I trudge through the peripheries of the city’s bustling center, dodging through smoking pedestrians; packs of skeletal, shivering dogs; broken manhole covers that plunge into murky abysses; empty plastic bags of various hues skittering in the wind; careening automobiles with horns that blare at the briefest obstacle; and bundled bunicas selling potatos, beets and cabbage at the crumbling pavement’s edge. Neon signs for gambling dens fight for air space with satellite dishes, trolleybus cables, and billboards advertising European label clothing and airline tickets to Turkey. The women, as always, are minutely coordinated, stylish bags match boots which match scarves which match parka trim which matches lipstick, blush, and eye shadow. I look like a misplaced hobo; I can see their eyes twitching disapprovingly from my shoes to my bulky jacket to the lumpish backpack that causes me to walk in a slightly hunched manner. I couldn’t care less.

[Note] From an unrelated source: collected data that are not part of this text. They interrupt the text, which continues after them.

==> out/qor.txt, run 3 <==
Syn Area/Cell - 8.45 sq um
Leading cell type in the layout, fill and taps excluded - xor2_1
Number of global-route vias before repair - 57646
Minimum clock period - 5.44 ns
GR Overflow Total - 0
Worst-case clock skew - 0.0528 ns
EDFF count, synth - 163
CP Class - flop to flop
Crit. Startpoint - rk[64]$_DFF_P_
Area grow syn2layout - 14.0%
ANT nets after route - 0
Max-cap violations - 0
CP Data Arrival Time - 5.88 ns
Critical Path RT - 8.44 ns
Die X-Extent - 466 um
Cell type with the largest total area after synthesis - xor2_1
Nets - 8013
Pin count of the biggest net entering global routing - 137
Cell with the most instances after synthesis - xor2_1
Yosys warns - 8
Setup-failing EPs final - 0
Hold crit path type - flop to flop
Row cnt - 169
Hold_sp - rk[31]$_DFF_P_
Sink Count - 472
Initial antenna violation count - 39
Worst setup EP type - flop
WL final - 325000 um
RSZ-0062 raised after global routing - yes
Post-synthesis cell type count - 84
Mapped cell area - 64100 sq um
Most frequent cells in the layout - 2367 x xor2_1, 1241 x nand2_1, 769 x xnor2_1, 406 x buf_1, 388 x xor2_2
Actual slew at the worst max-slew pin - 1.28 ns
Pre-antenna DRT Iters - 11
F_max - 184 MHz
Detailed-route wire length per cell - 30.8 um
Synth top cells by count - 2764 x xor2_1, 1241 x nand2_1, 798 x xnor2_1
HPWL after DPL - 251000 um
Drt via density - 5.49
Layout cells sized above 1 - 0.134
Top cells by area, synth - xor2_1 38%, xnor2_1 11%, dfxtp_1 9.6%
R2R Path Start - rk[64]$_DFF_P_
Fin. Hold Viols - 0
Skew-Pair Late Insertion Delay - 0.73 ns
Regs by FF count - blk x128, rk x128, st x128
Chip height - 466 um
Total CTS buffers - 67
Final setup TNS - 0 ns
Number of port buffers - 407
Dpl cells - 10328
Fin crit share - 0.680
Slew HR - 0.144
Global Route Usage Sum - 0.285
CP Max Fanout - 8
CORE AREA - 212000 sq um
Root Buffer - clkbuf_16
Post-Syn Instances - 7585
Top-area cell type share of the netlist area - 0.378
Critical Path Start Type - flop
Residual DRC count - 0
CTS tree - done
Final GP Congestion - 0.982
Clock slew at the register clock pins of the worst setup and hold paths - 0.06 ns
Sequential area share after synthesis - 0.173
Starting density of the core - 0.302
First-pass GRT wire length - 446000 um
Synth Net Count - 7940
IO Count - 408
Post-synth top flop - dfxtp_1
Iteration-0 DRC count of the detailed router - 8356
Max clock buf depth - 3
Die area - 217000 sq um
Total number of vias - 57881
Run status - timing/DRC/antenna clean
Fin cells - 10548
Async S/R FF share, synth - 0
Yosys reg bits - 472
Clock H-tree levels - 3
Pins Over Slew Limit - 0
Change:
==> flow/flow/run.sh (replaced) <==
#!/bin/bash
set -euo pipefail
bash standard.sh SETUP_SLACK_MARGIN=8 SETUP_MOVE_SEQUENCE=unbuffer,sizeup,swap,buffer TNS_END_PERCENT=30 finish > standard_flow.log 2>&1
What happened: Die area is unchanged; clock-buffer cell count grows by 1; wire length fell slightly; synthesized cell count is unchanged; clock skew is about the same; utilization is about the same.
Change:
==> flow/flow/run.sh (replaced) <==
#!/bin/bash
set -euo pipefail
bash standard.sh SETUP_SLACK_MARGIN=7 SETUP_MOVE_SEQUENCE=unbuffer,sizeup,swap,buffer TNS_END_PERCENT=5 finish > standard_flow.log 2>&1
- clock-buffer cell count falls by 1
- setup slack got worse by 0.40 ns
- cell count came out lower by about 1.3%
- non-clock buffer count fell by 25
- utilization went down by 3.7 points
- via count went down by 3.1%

I arrive at Peace Corps office, sign in, check the log for a stray package I might have overlooked, then trudge up three flights of stairs to the PCV lounge. By the time I get there I am sweating like it’s mid-July and must frantically discard my top two layers of clothing as quickly as possible. Various volunteers wander in and out, draping themselves about the second-hand furniture, dropping their belongings on the floor, mixing cups of instant coffee with plastic spoons retrieved from the trash, complaining of hangovers and the monumental journeys back to site. It reminds me of nothing so much as a college dorm room; disheveled youths far from home, parked behind iMacs blaring iTune playlists, exclaiming in delight when ripped open boxes from home spill out Cheetos, Kraft Mac N Cheese, deodorant, and warm winter clothing. People emerge from the shower with wet hair, wrapped in towels and proceed to dress with their backs oh-so modestly turned. Talk of projects, families back home, countdown until COS (Close of Service,) and the previous night’s escapades drift through the musty air. Me and two other PCVs, Sue and Tori, retreat to a back office to concentrate on plans for today’s effort to plug Turul Moldovei 2013 (more on this later.)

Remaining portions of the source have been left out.